GOAL OF THE EXERCISE
In the material below, find the line that contains "xor2_1 | 9 | 9" and the line that contains "clkdlybuf4s50_1 | 0 | 10", then write out exactly those two lines and everything between them.

*** GIVEN ENTRIES ***

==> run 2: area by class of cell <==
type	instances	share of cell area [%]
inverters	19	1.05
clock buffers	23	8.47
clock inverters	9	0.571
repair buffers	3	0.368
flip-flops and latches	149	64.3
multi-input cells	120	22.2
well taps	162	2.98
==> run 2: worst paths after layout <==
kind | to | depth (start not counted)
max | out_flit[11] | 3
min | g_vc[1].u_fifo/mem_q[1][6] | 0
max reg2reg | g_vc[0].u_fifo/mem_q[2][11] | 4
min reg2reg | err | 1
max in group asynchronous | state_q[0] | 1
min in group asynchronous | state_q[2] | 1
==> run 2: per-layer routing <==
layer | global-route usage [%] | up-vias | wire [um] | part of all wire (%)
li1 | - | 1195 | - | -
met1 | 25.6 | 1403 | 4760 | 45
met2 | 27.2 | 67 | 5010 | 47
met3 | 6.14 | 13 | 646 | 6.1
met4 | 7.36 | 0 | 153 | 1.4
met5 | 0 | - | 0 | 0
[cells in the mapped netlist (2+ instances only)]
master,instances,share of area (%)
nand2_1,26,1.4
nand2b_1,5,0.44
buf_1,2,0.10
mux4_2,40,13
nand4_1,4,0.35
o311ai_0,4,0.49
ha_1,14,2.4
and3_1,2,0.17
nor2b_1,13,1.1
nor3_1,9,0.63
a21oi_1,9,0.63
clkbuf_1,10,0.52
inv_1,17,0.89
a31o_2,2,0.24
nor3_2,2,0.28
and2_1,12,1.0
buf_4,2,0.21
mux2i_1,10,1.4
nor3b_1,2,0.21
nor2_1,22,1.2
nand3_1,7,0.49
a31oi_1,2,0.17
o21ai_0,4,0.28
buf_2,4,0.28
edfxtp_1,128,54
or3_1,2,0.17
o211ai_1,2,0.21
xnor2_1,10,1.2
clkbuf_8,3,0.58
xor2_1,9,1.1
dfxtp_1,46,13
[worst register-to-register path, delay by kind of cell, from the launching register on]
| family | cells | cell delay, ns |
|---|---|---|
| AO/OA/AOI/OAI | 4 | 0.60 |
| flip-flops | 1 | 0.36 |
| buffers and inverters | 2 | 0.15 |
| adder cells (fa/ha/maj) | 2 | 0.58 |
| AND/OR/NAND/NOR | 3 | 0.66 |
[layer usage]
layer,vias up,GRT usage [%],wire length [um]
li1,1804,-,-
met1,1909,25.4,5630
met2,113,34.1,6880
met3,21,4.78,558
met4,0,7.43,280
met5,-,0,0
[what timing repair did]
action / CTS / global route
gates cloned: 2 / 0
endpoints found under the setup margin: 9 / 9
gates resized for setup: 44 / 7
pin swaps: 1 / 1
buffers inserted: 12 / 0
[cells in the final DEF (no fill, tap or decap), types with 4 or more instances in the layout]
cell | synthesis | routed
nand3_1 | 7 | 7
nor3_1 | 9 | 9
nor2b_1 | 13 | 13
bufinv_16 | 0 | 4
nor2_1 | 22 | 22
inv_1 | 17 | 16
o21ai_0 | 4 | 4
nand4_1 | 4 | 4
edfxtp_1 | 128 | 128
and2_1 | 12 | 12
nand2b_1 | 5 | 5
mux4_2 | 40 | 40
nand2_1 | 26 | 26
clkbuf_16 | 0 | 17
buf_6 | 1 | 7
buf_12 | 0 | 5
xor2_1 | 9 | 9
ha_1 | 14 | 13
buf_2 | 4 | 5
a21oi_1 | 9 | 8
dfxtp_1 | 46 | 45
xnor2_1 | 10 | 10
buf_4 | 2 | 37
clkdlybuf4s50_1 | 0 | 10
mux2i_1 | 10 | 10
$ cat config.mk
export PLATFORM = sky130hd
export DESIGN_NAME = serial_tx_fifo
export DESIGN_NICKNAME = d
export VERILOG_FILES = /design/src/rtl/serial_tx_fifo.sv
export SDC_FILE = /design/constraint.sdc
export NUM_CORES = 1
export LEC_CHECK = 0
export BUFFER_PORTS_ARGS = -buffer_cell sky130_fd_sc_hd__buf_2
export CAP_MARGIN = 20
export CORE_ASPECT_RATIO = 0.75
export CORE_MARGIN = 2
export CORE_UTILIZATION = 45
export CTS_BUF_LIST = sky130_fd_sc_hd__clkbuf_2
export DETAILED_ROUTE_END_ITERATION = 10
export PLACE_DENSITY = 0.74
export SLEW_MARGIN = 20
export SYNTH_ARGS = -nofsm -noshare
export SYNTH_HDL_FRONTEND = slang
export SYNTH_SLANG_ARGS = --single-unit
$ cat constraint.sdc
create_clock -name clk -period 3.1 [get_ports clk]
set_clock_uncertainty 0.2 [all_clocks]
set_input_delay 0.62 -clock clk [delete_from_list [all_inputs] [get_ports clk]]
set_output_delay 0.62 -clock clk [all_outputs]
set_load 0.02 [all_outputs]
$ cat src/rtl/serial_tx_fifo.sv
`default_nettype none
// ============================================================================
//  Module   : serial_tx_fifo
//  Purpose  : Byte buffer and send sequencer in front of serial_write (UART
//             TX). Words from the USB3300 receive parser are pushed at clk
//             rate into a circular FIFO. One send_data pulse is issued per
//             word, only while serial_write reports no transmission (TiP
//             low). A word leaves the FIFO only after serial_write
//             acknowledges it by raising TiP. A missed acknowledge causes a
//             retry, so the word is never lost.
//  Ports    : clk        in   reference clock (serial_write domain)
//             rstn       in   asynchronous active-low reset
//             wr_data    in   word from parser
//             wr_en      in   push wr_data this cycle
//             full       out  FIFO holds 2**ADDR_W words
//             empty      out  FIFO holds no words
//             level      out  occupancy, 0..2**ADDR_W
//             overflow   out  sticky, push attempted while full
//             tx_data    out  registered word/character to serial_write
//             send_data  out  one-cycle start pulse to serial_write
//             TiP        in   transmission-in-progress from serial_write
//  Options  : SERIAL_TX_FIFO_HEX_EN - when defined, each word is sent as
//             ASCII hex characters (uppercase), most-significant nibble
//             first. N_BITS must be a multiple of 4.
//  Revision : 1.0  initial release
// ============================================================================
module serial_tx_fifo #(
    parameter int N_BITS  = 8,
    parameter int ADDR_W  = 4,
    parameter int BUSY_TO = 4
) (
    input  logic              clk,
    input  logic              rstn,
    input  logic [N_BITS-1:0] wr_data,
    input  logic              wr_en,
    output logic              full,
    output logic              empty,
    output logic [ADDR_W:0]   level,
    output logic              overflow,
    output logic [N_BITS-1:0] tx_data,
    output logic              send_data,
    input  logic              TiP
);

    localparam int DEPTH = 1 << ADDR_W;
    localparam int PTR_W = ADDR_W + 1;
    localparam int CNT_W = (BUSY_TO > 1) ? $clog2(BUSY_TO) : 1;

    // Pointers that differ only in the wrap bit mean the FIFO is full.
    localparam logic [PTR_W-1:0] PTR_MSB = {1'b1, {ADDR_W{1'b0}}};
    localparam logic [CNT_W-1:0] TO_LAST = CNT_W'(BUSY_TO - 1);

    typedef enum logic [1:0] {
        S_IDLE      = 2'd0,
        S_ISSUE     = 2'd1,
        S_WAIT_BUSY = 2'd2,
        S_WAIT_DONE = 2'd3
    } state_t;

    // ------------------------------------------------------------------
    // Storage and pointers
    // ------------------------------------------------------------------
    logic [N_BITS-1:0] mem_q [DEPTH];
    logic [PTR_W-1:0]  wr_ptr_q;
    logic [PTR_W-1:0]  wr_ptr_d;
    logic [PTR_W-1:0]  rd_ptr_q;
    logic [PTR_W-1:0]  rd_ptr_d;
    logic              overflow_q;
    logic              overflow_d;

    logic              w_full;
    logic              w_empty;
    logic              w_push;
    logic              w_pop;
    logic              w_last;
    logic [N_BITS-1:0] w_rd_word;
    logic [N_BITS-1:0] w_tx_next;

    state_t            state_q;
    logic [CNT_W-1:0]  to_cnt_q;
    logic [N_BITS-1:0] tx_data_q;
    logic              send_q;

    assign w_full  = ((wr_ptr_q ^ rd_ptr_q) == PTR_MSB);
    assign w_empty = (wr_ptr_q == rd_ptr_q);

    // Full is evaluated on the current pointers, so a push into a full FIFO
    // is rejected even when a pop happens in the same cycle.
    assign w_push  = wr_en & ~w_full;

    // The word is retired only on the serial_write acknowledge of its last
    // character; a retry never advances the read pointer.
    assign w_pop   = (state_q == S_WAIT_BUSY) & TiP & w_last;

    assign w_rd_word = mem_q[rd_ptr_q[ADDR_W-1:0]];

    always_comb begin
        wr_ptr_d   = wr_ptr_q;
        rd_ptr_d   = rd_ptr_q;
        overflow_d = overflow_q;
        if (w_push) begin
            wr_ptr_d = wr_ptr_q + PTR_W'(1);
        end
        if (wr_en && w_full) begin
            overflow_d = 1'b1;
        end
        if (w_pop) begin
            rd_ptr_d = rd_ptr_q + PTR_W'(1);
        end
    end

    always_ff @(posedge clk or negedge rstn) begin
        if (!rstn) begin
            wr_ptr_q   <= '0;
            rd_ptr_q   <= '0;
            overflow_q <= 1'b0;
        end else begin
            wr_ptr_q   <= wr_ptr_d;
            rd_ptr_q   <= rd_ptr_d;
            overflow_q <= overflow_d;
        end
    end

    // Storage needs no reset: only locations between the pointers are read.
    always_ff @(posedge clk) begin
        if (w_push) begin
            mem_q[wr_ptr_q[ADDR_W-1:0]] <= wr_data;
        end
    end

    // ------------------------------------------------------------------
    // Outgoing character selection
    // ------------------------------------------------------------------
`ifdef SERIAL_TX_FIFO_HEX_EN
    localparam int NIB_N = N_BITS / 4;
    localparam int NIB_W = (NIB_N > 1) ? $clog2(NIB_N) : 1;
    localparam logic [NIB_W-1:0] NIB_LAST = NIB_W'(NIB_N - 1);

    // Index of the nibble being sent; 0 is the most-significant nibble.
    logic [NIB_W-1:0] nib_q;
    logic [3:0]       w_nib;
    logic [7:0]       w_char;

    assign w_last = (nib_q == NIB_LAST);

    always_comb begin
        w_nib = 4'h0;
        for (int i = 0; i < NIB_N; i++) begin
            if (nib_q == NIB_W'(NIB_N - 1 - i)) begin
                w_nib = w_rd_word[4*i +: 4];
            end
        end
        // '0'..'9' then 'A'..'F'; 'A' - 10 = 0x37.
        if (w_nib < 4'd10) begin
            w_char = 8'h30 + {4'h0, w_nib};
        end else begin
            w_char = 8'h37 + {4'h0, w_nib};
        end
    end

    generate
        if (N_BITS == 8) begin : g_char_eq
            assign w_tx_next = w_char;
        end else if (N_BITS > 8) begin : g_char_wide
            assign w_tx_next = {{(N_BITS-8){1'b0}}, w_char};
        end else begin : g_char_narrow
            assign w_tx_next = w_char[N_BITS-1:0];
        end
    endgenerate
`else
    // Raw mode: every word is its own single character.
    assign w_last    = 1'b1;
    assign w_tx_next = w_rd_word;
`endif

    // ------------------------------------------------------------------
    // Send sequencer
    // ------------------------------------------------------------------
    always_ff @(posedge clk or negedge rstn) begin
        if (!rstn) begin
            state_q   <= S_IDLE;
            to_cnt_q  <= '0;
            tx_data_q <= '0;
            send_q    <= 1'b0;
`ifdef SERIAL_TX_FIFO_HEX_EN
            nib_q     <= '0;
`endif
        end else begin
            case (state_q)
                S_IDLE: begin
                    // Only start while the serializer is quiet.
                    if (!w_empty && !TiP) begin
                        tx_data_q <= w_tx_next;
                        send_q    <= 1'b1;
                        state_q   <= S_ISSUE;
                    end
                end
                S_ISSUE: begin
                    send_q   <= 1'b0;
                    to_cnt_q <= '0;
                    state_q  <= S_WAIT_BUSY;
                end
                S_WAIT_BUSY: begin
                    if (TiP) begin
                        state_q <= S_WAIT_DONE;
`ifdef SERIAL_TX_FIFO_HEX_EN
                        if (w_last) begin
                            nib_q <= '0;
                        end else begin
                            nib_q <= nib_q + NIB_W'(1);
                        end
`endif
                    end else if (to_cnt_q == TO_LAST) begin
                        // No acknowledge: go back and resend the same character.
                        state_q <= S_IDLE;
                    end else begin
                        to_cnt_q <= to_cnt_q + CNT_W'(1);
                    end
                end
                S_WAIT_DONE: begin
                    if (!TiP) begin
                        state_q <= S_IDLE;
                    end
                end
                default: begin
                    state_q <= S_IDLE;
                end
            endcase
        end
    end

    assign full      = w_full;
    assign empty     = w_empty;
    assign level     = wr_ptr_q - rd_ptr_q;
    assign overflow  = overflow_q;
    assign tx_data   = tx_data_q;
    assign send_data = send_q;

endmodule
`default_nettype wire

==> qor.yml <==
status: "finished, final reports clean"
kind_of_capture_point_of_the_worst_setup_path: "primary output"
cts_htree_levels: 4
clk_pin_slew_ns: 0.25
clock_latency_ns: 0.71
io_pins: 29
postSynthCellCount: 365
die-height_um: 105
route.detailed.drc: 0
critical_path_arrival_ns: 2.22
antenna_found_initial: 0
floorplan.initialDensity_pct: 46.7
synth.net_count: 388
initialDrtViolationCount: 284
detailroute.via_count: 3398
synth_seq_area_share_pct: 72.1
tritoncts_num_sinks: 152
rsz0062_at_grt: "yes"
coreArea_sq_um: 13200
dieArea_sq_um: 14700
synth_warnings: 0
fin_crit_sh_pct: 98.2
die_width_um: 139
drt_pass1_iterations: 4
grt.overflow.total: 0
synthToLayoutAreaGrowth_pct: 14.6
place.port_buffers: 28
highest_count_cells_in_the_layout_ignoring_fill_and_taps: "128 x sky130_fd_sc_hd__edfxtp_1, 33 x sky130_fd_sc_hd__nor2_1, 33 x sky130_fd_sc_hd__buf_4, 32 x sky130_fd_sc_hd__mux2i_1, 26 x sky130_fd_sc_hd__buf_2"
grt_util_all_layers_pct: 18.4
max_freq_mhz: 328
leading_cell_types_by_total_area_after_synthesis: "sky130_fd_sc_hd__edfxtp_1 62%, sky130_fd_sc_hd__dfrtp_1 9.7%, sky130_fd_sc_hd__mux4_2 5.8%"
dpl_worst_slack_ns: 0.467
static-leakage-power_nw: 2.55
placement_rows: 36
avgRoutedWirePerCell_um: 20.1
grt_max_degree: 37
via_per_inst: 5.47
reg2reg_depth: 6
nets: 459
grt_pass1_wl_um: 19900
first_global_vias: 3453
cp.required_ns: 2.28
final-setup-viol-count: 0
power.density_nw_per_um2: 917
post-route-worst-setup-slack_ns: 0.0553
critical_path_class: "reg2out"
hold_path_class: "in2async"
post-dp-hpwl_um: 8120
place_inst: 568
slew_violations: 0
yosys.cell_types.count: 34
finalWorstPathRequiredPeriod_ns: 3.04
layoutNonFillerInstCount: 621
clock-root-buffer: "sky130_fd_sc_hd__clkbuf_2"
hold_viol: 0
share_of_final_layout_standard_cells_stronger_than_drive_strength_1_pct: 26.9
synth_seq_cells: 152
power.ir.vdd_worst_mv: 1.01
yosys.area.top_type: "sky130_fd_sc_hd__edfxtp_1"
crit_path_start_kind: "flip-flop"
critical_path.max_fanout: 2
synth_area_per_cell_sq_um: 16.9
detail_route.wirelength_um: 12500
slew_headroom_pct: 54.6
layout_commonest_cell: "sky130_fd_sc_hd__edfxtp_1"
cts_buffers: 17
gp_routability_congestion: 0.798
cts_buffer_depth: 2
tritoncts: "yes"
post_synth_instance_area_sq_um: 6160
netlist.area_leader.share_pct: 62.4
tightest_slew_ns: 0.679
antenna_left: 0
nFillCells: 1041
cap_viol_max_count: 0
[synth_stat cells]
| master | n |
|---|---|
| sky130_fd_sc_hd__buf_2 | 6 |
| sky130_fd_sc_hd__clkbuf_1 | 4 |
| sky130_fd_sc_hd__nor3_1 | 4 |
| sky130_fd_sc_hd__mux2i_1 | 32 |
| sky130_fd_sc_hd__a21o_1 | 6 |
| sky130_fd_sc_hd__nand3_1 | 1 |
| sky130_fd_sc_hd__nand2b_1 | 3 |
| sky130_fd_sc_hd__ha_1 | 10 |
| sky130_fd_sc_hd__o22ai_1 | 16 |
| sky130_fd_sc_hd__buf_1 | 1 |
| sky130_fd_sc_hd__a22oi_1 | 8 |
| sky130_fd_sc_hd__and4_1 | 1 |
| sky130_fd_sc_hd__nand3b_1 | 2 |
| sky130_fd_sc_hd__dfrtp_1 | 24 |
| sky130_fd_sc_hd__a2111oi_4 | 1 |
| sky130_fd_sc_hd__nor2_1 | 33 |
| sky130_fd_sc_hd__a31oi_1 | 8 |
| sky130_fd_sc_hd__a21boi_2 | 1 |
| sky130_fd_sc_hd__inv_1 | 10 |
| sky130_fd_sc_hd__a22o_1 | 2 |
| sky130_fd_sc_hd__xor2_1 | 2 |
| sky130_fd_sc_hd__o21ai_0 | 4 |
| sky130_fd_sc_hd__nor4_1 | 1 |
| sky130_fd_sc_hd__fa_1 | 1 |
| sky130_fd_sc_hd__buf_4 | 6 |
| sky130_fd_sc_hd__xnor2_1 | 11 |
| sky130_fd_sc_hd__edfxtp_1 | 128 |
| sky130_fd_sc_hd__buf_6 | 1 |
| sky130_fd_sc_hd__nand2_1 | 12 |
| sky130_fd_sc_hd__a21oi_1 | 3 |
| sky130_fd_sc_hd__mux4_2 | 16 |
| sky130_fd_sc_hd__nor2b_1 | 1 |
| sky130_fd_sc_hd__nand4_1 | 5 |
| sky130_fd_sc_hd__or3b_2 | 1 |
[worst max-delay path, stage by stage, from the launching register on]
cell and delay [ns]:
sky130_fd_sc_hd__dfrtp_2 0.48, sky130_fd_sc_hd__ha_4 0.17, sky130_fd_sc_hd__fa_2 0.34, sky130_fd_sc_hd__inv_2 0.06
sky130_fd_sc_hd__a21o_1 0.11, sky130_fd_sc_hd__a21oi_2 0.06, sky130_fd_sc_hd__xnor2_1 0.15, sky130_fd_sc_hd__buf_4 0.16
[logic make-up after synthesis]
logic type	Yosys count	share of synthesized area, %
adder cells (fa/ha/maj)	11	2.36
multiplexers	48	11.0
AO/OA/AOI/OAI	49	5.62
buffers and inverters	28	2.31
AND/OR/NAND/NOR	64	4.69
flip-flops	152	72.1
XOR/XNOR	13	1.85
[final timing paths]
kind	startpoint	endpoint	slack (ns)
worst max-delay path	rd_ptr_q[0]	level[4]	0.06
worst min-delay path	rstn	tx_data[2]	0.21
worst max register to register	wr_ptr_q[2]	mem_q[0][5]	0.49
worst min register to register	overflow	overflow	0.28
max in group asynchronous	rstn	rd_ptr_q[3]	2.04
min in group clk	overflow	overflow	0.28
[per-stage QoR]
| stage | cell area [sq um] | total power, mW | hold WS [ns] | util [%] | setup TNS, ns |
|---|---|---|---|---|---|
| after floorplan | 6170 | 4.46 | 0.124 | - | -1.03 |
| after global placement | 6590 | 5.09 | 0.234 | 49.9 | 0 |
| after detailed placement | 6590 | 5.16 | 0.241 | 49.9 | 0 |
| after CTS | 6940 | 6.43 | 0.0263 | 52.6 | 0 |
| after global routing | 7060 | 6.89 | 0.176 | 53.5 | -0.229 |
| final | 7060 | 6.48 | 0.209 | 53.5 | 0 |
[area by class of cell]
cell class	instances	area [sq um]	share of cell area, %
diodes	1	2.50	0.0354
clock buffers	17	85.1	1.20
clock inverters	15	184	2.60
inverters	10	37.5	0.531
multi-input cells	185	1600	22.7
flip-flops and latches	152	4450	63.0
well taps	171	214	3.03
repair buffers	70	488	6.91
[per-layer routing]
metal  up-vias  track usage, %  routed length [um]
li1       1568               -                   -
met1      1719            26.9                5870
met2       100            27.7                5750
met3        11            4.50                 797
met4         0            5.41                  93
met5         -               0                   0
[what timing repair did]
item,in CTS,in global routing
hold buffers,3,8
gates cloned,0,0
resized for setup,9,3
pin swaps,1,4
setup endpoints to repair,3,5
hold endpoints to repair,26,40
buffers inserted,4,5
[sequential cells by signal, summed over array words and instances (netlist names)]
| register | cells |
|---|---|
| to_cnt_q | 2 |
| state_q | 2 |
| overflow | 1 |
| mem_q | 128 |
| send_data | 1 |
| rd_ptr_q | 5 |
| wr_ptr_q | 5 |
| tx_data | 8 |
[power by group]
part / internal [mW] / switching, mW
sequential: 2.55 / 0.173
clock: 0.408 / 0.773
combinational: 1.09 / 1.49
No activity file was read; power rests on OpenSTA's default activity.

*** End of GIVEN ENTRIES ***

RESULT OF THE TASK
xor2_1 | 9 | 9
ha_1 | 14 | 13
buf_2 | 4 | 5
a21oi_1 | 9 | 8
dfxtp_1 | 46 | 45
xnor2_1 | 10 | 10
buf_4 | 2 | 37
clkdlybuf4s50_1 | 0 | 10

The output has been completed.